One Foreign Ministry source said the ministry will now reevaluate Israel's relations with the BBC. For five months, leading up to November 2003, Israel boycotted the BBC.

The Foreign Ministry is furious about what it regards as the BBC's shirking of responsibility for an interview with former nuclear technician Mordechai Vanunu, who was convicted of treason and recently released from prison. An exclusive interview with Vanunu is to be broadcast by the BBC this evening (and there was a report about the interview this morning in The Sunday Times).

"The BBC baldly lied to us after Vanunu's release," says the ministry official. "It lied when it denied having any connection with the apartment which was about to be rented for him in Jaffa. [Journalist Peter] Hounam worked for the BBC, and they are simply lying on this matter."

The same ministry official charged that the BBC failed to submit the recorded interview to Israeli censors, even though it is obliged to do so under Israeli law. The BBC's official statement about this charge is that the film of Vanunu was produced by an independent outfit, Magnetic North, for the BBC.

Gideon Meir, who heads the Foreign Ministry's public relations (hasbara) efforts, commented on Saturday: "Whoever reads Lord Hutton's report [the British report that charged the BBC with broadcasting biased information prior to the war in Iraq] and inserts the name 'Israel' instead of 'Iraq' will find that the things written in the report equally apply."

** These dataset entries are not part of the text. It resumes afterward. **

<file path="config.mk">
export PLATFORM = sky130hd
export DESIGN_NAME = h264_rtp_fua_packetizer
export DESIGN_NICKNAME = d
export VERILOG_FILES = /design/src/rtl/h264rtp_pkg.sv /design/src/rtl/h264rtp_cfg.sv /design/src/rtl/h264rtp_parse.sv /design/src/rtl/h264rtp_emit.sv /design/src/rtl/h264_rtp_fua_packetizer.sv
export SDC_FILE = /design/constraint.sdc
export NUM_CORES = 1
export LEC_CHECK = 0
export ABC_CLOCK_PERIOD_IN_PS = 5900
export BUFFER_PORTS_ARGS = -buffer_cell sky130_fd_sc_hd__buf_4
export CORE_MARGIN = 3
export CORE_UTILIZATION = 25
export CTS_CLUSTER_SIZE = 12
export DETAILED_ROUTE_END_ITERATION = 8
export GPL_TIMING_DRIVEN = 0
export PLACE_DENSITY_LB_ADDON = 0.15
export SLEW_MARGIN = 5
export SYNTH_ARGS = -nofsm -noshare
export SYNTH_HDL_FRONTEND = slang
export SYNTH_SLANG_ARGS = --single-unit
</file>
<file path="constraint.sdc">
create_clock -name i_clk -period 5.9 [get_ports i_clk]
set_input_delay 0.59 -clock i_clk [delete_from_list [all_inputs] [get_ports i_clk]]
set_output_delay 0.59 -clock i_clk [all_outputs]
set_load 0.05 [all_outputs]
</file>
<file path="src/rtl/h264rtp_pkg.sv">
package h264rtp_pkg;

    localparam int unsigned PT_W    = 7;
    localparam int unsigned SSRC_W  = 32;
    localparam int unsigned STEP_W  = 17;
    localparam int unsigned MP_W    = 13;
    localparam int unsigned SEQ_W   = 16;
    localparam int unsigned TS_W    = 32;
    localparam int unsigned LEN_W   = 16;
    localparam int unsigned IDX_W   = 4;
    localparam int unsigned CFG_DATA_W = 32;

    localparam logic [PT_W-1:0]   PT_RESET   = PT_W'(96);
    localparam logic [SSRC_W-1:0] SSRC_RESET = 32'h9876_5432;
    localparam logic [STEP_W-1:0] STEP_RESET = STEP_W'(90000 / 24);
    localparam logic [MP_W-1:0]   MP_RESET   = MP_W'(1400);
    localparam logic [MP_W-1:0]   MP_MIN     = MP_W'(2);
    localparam logic [MP_W-1:0]   MP_MAX     = MP_W'(4096);

    localparam logic [7:0] RTP_V2_BYTE  = 8'h80;
    localparam logic [7:0] FU_INDICATOR = 8'h7C;
    localparam logic [7:0] FU_START     = 8'h80;
    localparam logic [7:0] FU_END       = 8'h40;

    // Result positions inside a run
    localparam logic [IDX_W-1:0] IDX_AFTER_HDR = IDX_W'(12);
    localparam logic [IDX_W-1:0] IDX_FU_HDR    = IDX_W'(13);
    localparam logic [IDX_W-1:0] IDX_FRAG_DATA = IDX_W'(14);

    typedef enum logic [1:0] {
        CFG_PAYLOAD_TYPE = 2'd0,
        CFG_SSRC         = 2'd1,
        CFG_TS_STEP      = 2'd2,
        CFG_MAX_PAYLOAD  = 2'd3
    } t_cfg_idx;

    typedef struct packed {
        logic [PT_W-1:0]   payload_type;
        logic [SSRC_W-1:0] ssrc;
        logic [STEP_W-1:0] ts_step;
        logic [MP_W-1:0]   max_payload;
    } t_cfg;

    // What one input byte produces
    typedef enum logic [1:0] {
        RUN_BODY   = 2'd0,  // data byte only
        RUN_SINGLE = 2'd1,  // RTP header, then data byte
        RUN_FRAG   = 2'd2   // RTP header, FU indicator, FU header, data byte
    } t_run_kind;

    typedef struct packed {
        t_run_kind        kind;
        logic [SEQ_W-1:0] seq;
        logic [TS_W-1:0]  ts;
        logic [7:0]       fu_hdr;
        logic [7:0]       data;
        logic             eop;
    } t_run;

endpackage

</file>
<file path="src/rtl/h264rtp_cfg.sv">
module h264rtp_cfg (
    input  logic                                i_clk,
    input  logic                                i_rst_n,
    input  logic                                i_cfg_valid,
    input  logic [1:0]                          i_cfg_index,
    input  logic [h264rtp_pkg::CFG_DATA_W-1:0]  i_cfg_data,
    output logic                                o_cfg_ready,
    output h264rtp_pkg::t_cfg                   o_cfg
);

    h264rtp_pkg::t_cfg r_cfg;
    h264rtp_pkg::t_cfg n_cfg;
    h264rtp_pkg::t_cfg_idx idx;

    assign o_cfg_ready = 1'b1;
    assign idx         = h264rtp_pkg::t_cfg_idx'(i_cfg_index);
    assign o_cfg       = r_cfg;

    always_comb begin
        n_cfg = r_cfg;
        if (i_cfg_valid) begin
            unique case (idx)
                h264rtp_pkg::CFG_PAYLOAD_TYPE:
                    n_cfg.payload_type = i_cfg_data[h264rtp_pkg::PT_W-1:0];
                h264rtp_pkg::CFG_SSRC:
                    n_cfg.ssrc = i_cfg_data[h264rtp_pkg::SSRC_W-1:0];
                h264rtp_pkg::CFG_TS_STEP:
                    n_cfg.ts_step = i_cfg_data[h264rtp_pkg::STEP_W-1:0];
                h264rtp_pkg::CFG_MAX_PAYLOAD:
                    n_cfg.max_payload = i_cfg_data[h264rtp_pkg::MP_W-1:0];
                default: n_cfg = r_cfg;
            endcase
        end
    end

    always_ff @(posedge i_clk) begin
        if (!i_rst_n) begin
            r_cfg.payload_type <= h264rtp_pkg::PT_RESET;
            r_cfg.ssrc         <= h264rtp_pkg::SSRC_RESET;
            r_cfg.ts_step      <= h264rtp_pkg::STEP_RESET;
            r_cfg.max_payload  <= h264rtp_pkg::MP_RESET;
        end else begin
            r_cfg <= n_cfg;
        end
    end

endmodule

</file>
<file path="src/rtl/h264rtp_parse.sv">
module h264rtp_parse (
    input  logic                               i_clk,
    input  logic                               i_rst_n,
    input  h264rtp_pkg::t_cfg                  i_cfg,
    input  logic                               i_in_valid,
    input  logic [7:0]                         i_data_byte,
    input  logic [h264rtp_pkg::LEN_W-1:0]      i_nal_length,
    output logic                               o_in_stall,
    input  logic                               i_run_take,
    output logic                               o_run_valid,
    output h264rtp_pkg::t_run                  o_run
);

    localparam int unsigned LW = h264rtp_pkg::LEN_W;
    localparam int unsigned MW = h264rtp_pkg::MP_W;

    logic [h264rtp_pkg::SEQ_W-1:0] r_seq, n_seq;
    logic [h264rtp_pkg::TS_W-1:0]  r_ts, n_ts;
    logic [LW-1:0]                 r_pos, n_pos;
    logic [MW-1:0]                 r_fill, n_fill;
    logic [LW-1:0]                 r_len, n_len;
    logic                          r_frag, n_frag;
    logic [4:0]                    r_type, n_type;
    logic                          r_run_valid, n_run_valid;
    h264rtp_pkg::t_run             r_run, n_run;

    logic          accept;
    logic          has_run;
    logic [MW-1:0] mp;
    logic [LW-1:0] len_l;
    logic          last_body;
    logic [MW-1:0] fill;
    logic          end_frag;
    logic [LW-1:0] remain;

    assign o_in_stall  = r_run_valid && !i_run_take;
    assign accept      = i_in_valid && !o_in_stall;
    assign o_run_valid = r_run_valid;
    assign o_run       = r_run;

    always_comb begin
        if (i_cfg.max_payload < h264rtp_pkg::MP_MIN) begin
            mp = h264rtp_pkg::MP_MIN;
        end else if (i_cfg.max_payload > h264rtp_pkg::MP_MAX) begin
            mp = h264rtp_pkg::MP_MAX;
        end else begin
            mp = i_cfg.max_payload;
        end
    end

    assign len_l     = (i_nal_length == '0) ? LW'(1) : i_nal_length;
    assign last_body = ({1'b0, r_pos} + (LW+1)'(1)) >= {1'b0, r_len};
    assign fill      = r_fill + MW'(1);
    assign end_frag  = last_body || (fill >= mp);
    assign remain    = r_len - r_pos;

    always_comb begin
        n_seq       = r_seq;
        n_ts        = r_ts;
        n_pos       = r_pos;
        n_fill      = r_fill;
        n_len       = r_len;
        n_frag      = r_frag;
        n_type      = r_type;
        has_run     = 1'b0;
        n_run       = r_run;

        if (accept) begin
            n_run.seq    = r_seq;
            n_run.ts     = r_ts;
            n_run.data   = i_data_byte;
            n_run.fu_hdr = {3'b000, r_type};
            n_run.eop    = 1'b0;
            n_run.kind   = h264rtp_pkg::RUN_BODY;
            if (r_pos == '0) begin
                n_len  = len_l;
                n_type = i_data_byte[4:0];
                n_frag = len_l > LW'(mp);
                n_fill = '0;
                if (len_l > LW'(mp)) begin
                    // header byte is absorbed into the FU header
                    n_pos = LW'(1);
                end else begin
                    has_run    = 1'b1;
                    n_run.kind = h264rtp_pkg::RUN_SINGLE;
                    n_run.eop  = (len_l == LW'(1));
                    if (len_l == LW'(1)) begin
                        n_seq = r_seq + 1'b1;
                        n_ts  = r_ts + h264rtp_pkg::TS_W'(i_cfg.ts_step);
                        n_pos = '0;
                    end else begin
                        n_pos = LW'(1);
                    end
                end
            end else if (!r_frag) begin
                has_run   = 1'b1;
                n_run.eop = last_body;
                if (last_body) begin
                    n_seq  = r_seq + 1'b1;
                    n_ts   = r_ts + h264rtp_pkg::TS_W'(i_cfg.ts_step);
                    n_pos  = '0;
                    n_fill = '0;
                end else begin
                    n_pos = r_pos + 1'b1;
                end
            end else begin
                has_run   = 1'b1;
                n_run.eop = end_frag;
                if (r_fill == '0) begin
                    n_run.kind = h264rtp_pkg::RUN_FRAG;
                    if (r_pos == LW'(1)) begin
                        n_run.fu_hdr = n_run.fu_hdr | h264rtp_pkg::FU_START;
                    end
                    if (remain <= LW'(mp)) begin
                        n_run.fu_hdr = n_run.fu_hdr | h264rtp_pkg::FU_END;
                    end
                end
                if (end_frag) begin
                    n_seq  = r_seq + 1'b1;
                    n_fill = '0;
                end else begin
                    n_fill = fill;
                end
                if (last_body) begin
                    n_ts   = r_ts + h264rtp_pkg::TS_W'(i_cfg.ts_step);
                    n_pos  = '0;
                    n_fill = '0;
                end else begin
                    n_pos = r_pos + 1'b1;
                end
            end
        end

        if (accept && has_run) begin
            n_run_valid = 1'b1;
        end else if (i_run_take) begin
            n_run_valid = 1'b0;
        end else begin
            n_run_valid = r_run_valid;
        end
    end

    always_ff @(posedge i_clk) begin
        if (!i_rst_n) begin
            r_seq       <= '0;
            r_ts        <= '0;
            r_pos       <= '0;
            r_fill      <= '0;
            r_len       <= '0;
            r_frag      <= 1'b0;
            r_type      <= '0;
            r_run_valid <= 1'b0;
        end else begin
            r_seq       <= n_seq;
            r_ts        <= n_ts;
            r_pos       <= n_pos;
            r_fill      <= n_fill;
            r_len       <= n_len;
            r_frag      <= n_frag;
            r_type      <= n_type;
            r_run_valid <= n_run_valid;
        end
    end

    // descriptor payload: no reset
    always_ff @(posedge i_clk) begin
        if (accept && has_run) begin
            r_run <= n_run;
        end
    end

endmodule

</file>
<file path="src/rtl/h264rtp_emit.sv">
module h264rtp_emit (
    input  logic                  i_clk,
    input  logic                  i_rst_n,
    input  h264rtp_pkg::t_cfg     i_cfg,
    input  logic                  i_run_valid,
    input  h264rtp_pkg::t_run     i_run,
    output logic                  o_run_take,
    output logic                  o_out_valid,
    input  logic                  i_out_stall,
    output logic [7:0]            o_out_byte,
    output logic                  o_end_of_packet,
    output logic                  o_last_of_run
);

    localparam int unsigned IW = h264rtp_pkg::IDX_W;

    logic [IW-1:0] r_idx, n_idx;
    logic          r_out_valid, n_out_valid;
    logic [7:0]    r_byte, n_byte;
    logic          r_eop, n_eop;
    logic          r_last, n_last;

    logic          out_free;
    logic          load;
    logic [IW-1:0] last_idx;
    logic          at_last;

    assign out_free   = !r_out_valid || !i_out_stall;
    assign load       = i_run_valid && out_free;

    always_comb begin
        case (i_run.kind)
            h264rtp_pkg::RUN_SINGLE: last_idx = h264rtp_pkg::IDX_AFTER_HDR;
            h264rtp_pkg::RUN_FRAG:   last_idx = h264rtp_pkg::IDX_FRAG_DATA;
            default:                 last_idx = '0;
        endcase
    end

    assign at_last    = (r_idx == last_idx);
    assign o_run_take = load && at_last;

    always_comb begin
        case (r_idx)
            IW'(0):  n_byte = h264rtp_pkg::RTP_V2_BYTE;
            IW'(1):  n_byte = {1'b0, i_cfg.payload_type};
            IW'(2):  n_byte = i_run.seq[15:8];
            IW'(3):  n_byte = i_run.seq[7:0];
            IW'(4):  n_byte = i_run.ts[31:24];
            IW'(5):  n_byte = i_run.ts[23:16];
            IW'(6):  n_byte = i_run.ts[15:8];
            IW'(7):  n_byte = i_run.ts[7:0];
            IW'(8):  n_byte = i_cfg.ssrc[31:24];
            IW'(9):  n_byte = i_cfg.ssrc[23:16];
            IW'(10): n_byte = i_cfg.ssrc[15:8];
            IW'(11): n_byte = i_cfg.ssrc[7:0];
            h264rtp_pkg::IDX_AFTER_HDR:
                n_byte = (i_run.kind == h264rtp_pkg::RUN_FRAG) ?
                         h264rtp_pkg::FU_INDICATOR : i_run.data;
            h264rtp_pkg::IDX_FU_HDR: n_byte = i_run.fu_hdr;
            default: n_byte = i_run.data;
        endcase
        // a body run carries the data byte alone
        if (i_run.kind == h264rtp_pkg::RUN_BODY) begin
            n_byte = i_run.data;
        end
        // the data byte always closes the run
        n_eop  = at_last && i_run.eop;
        n_last = at_last;

        if (load) begin
            n_idx = at_last ? '0 : r_idx + 1'b1;
        end else begin
            n_idx = r_idx;
        end

        if (load) begin
            n_out_valid = 1'b1;
        end else if (!i_out_stall) begin
            n_out_valid = 1'b0;
        end else begin
            n_out_valid = r_out_valid;
        end
    end

    always_ff @(posedge i_clk) begin
        if (!i_rst_n) begin
            r_idx       <= '0;
            r_out_valid <= 1'b0;
        end else begin
            r_idx       <= n_idx;
            r_out_valid <= n_out_valid;
        end
    end

    always_ff @(posedge i_clk) begin
        if (load) begin
            r_byte <= n_byte;
            r_eop  <= n_eop;
            r_last <= n_last;
        end
    end

    assign o_out_valid     = r_out_valid;
    assign o_out_byte      = r_byte;
    assign o_end_of_packet = r_eop;
    assign o_last_of_run   = r_last;

endmodule

</file>
<file path="src/rtl/h264_rtp_fua_packetizer.sv">
// Channel   Direction  Handshake                   Payload
// in        sink       i_in_valid / o_in_stall     i_data_byte, i_nal_length
// out       source     o_out_valid / i_out_stall   o_out_byte, o_end_of_packet, o_last_of_run
// cfg       sink       i_cfg_valid / o_cfg_ready   i_cfg_index, i_cfg_data
//
// Body bytes pass at one byte per cycle while the output is not stalled. The first byte
// of a packet expands into a 13-byte run (12-byte RTP header plus data) or a 15-byte
// run for an FU-A fragment (header, indicator, FU header, data), set by the output byte
// serializer; the NAL header byte of a fragmented unit is absorbed and emits nothing.
// Reset is synchronous, active low; control and config registers return to their
// defaults and an item can be taken the cycle after reset. o_in_stall rises only while
// a pending run cannot move on; a stalled output holds its byte.
module h264_rtp_fua_packetizer (
    input  logic                               i_clk,
    input  logic                               i_rst_n,
    input  logic                               i_in_valid,
    output logic                               o_in_stall,
    input  logic [7:0]                         i_data_byte,
    input  logic [h264rtp_pkg::LEN_W-1:0]      i_nal_length,
    output logic                               o_out_valid,
    input  logic                               i_out_stall,
    output logic [7:0]                         o_out_byte,
    output logic                               o_end_of_packet,
    output logic                               o_last_of_run,
    input  logic                               i_cfg_valid,
    output logic                               o_cfg_ready,
    input  logic [1:0]                         i_cfg_index,
    input  logic [h264rtp_pkg::CFG_DATA_W-1:0] i_cfg_data
);

    h264rtp_pkg::t_cfg cfg;
    h264rtp_pkg::t_run run;
    logic              run_valid;
    logic              run_take;

    h264rtp_cfg u_cfg (
        .i_clk       (i_clk),
        .i_rst_n     (i_rst_n),
        .i_cfg_valid (i_cfg_valid),
        .i_cfg_index (i_cfg_index),
        .i_cfg_data  (i_cfg_data),
        .o_cfg_ready (o_cfg_ready),
        .o_cfg       (cfg)
    );

    h264rtp_parse u_parse (
        .i_clk        (i_clk),
        .i_rst_n      (i_rst_n),
        .i_cfg        (cfg),
        .i_in_valid   (i_in_valid),
        .i_data_byte  (i_data_byte),
        .i_nal_length (i_nal_length),
        .o_in_stall   (o_in_stall),
        .i_run_take   (run_take),
        .o_run_valid  (run_valid),
        .o_run        (run)
    );

    h264rtp_emit u_emit (
        .i_clk           (i_clk),
        .i_rst_n         (i_rst_n),
        .i_cfg           (cfg),
        .i_run_valid     (run_valid),
        .i_run           (run),
        .o_run_take      (run_take),
        .o_out_valid     (o_out_valid),
        .i_out_stall     (i_out_stall),
        .o_out_byte      (o_out_byte),
        .o_end_of_packet (o_end_of_packet),
        .o_last_of_run   (o_last_of_run)
    );

endmodule

</file>
# Word level (Yosys, flattened, before mapping)
# Index checks and enable logic that the tools add are counted.
[word_totals]
regBits = 251
inputBits = 63
out_inout_bits = 13
elab_cells = 141
[op_classes]
add_sub_neg = 7
n_lt_le_gt_ge = 6
eq_ne = 25
muxes = 46
bitwise_logic = 2
reduce_logical = 31
[ops]
columns = ["cell", "count"]
rows = [
  ["$mux 16", 10],
  ["$mux 32", 4],
  ["$pmux 8 s14", 1],
  ["$mux 13", 7],
  ["$add 16x1->16 const B", 2],
  ["$add 32x17->32", 1],
  ["$eq 16x1->1 const B", 2],
  ["$logic_not 16->1", 2],
  ["$eq 4x4->1 const B", 6],
  ["$mux 8", 3],
  ["$add 16x1->17 const B", 1],
  ["$ge 17x16->1", 1],
  ["$eq 4x3->1 const B", 4],
  ["$gt 16x13->1", 1],
  ["$le 16x13->1", 1],
  ["$sub 16x16->16", 1],
  ["$mux 5", 3],
  ["$reduce_and 2->1", 7],
  ["$add 13x1->13 const B", 1],
  ["$ge 13x13->1", 1],
  ["$gt 13x13->1 const B", 1],
  ["$logic_not 13->1", 1],
  ["$lt 13x2->1 const B", 1],
  ["$mux 1", 12],
  ["other kinds (24)", 43],
]

# Longest topological paths before layout
# Gate-level depths: netlist of run 1.
[logic_depth]
ltp_word = 11
ltp_mapped = 18
ltp_nobuf = 18

# Modules after synthesis
# A second synthesis of run 1 with hierarchy kept.
[unflattened]
hier_cells = 1505
hier_area_um2 = 13809.5
[by_module_without_submodules]
columns = ["mod", "n_inst", "cells_each", "area_each_um2", "seq_area_each_um2"]
rows = [
  ["h264rtp_parse", 1, 1035, 9502.9, 3983.8],
  ["h264rtp_cfg", 1, 284, 2781.4, 1381.3],
  ["h264rtp_emit", 1, 186, 1525.2, 400.4],
]

# Least setup slack after synthesis of run 1
# Ideal clock, no wire load.
[synth_path]
path_type = "register to register"
startpoint = "reg u_cfg.r_cfg, in the netlist u_cfg.o_cfg[4]"
endpoint = "reg u_parse.r_run, in the netlist u_parse.o_run[0] (enable)"
setup_time_ps = 430
arrival_time_ps = 3833
t_required_ps = 5470
path_slack_ps = 1638
stages_incl_launch_ff = 12
n_path_buf = 0
synth_period_minus_slack_ps = 4262
path_cell_list = "dfxtp_1 nor4_1 nand3_1 o21ai_0 nand2_1 ha_1 nand4_1 nor4_1 a21boi_0 or2_2 o21ai_0 o21a_1"
[synth_between]
elab_chain_cells = 9
word_cells_on_any_way = 10
classes_between = "order compare: 3; mux: 5; reduce/logical: 2"
[synth_lines]
columns = ["element", "line_no", "text"]
rows = [
  ["from (decl)", "h264rtp_cfg.sv:11", "h264rtp_pkg::t_cfg r_cfg;"],
  ["from (signal assigned)", "h264rtp_cfg.sv:43", "r_cfg <= n_cfg;"],
  ["$gt 13x13->1", "h264rtp_parse.sv:44", "end else if (i_cfg.max_payload > h264rtp_pkg::MP_MAX) begin"],
  ["$mux 13", "h264rtp_parse.sv:44", ""],
  ["$mux 13 *", "h264rtp_parse.sv:42", "if (i_cfg.max_payload < h264rtp_pkg::MP_MIN) begin"],
  ["$gt 16x13->1 *", "h264rtp_parse.sv:80", "if (len_l > LW'(mp)) begin"],
  ["$mux 1 *", "h264rtp_parse.sv:80", ""],
  ["$mux 1 *", "h264rtp_parse.sv:75", "if (r_pos == '0) begin"],
  ["$mux 1 *", "h264rtp_parse.sv:68", "if (accept) begin"],
  ["$logic_and 1x1->1 *", "h264rtp_parse.sv:167", "if (accept && has_run) begin"],
  ["$reduce_and 2->1 (no line) *", "n/a", ""],
  ["to (signal assigned)", "h264rtp_parse.sv:168", "r_run <= n_run;"],
  ["to (decl)", "h264rtp_parse.sv:25", "h264rtp_pkg::t_run r_run, n_run;"],
]
# Every way passes the cells marked *; elsewhere a longest branch is shown, timed or not.
# A chain may end at the register's enable or synchronous reset.

# Final worst setup path of run 1
[layout_path]
startpoint = "reg u_parse.r_pos[0]"
endpoint = "reg u_parse.r_ts[10] in the netlist's numbering"
[layout_between]
elab_chain_cells = 4
word_cells_on_any_way = 8
classes_between = "add/sub: 1; order compare: 1; eq/ne: 2; mux: 1; reduce/logical: 3"
[layout_lines]
columns = ["element", "line_no", "text"]
rows = [
  ["from (decl)", "h264rtp_parse.sv:19", "logic [LW-1:0] r_pos, n_pos;"],
  ["from (signal assigned)", "h264rtp_parse.sv:156", "r_pos <= n_pos;"],
  ["$add 16x1->17", "h264rtp_parse.sv:52", "assign last_body = ({1'b0, r_pos} + (LW+1)'(1)) >= {1'b0, r_len};"],
  ["$ge 17x16->1", "h264rtp_parse.sv:52", ""],
  ["$reduce_bool 2->1 (no line)", "n/a", ""],
  ["$reduce_and 4->1 (no line)", "n/a", ""],
  ["to (signal assigned)", "h264rtp_parse.sv:155", "r_ts <= n_ts;"],
  ["to (decl)", "h264rtp_parse.sv:18", "logic [h264rtp_pkg::TS_W-1:0] r_ts, n_ts;"],
]
# Parallel ways exist; a longest one is shown, timed or not.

Speaking on the condition of not being named, BBC representatives unleashed a series of counter-charges. "It's not true that we lied," they say. "Hounam has never worked for the BBC. He works for the Sunday Times and for a private company that sold us the film, and what he does as an independent journalist is of no concern to us."

Andrew Steele, head of the BBC's bureau in Israel, said: "The state of Israel demonstrated a lack of judgment when it arrested a journalist [Hounam]...I am stunned by the way Israeli security forces acted in this affair."

Israeli Foreign Ministry officials are also angry about Hounam's detention for one day last week, which was carried out without notification given to Israel's diplomatic corps. Yet the ministry appears to be more incensed by the BBC's behavior, and its unhappiness stems from a long, complex history with the British Broadcasting Corporation.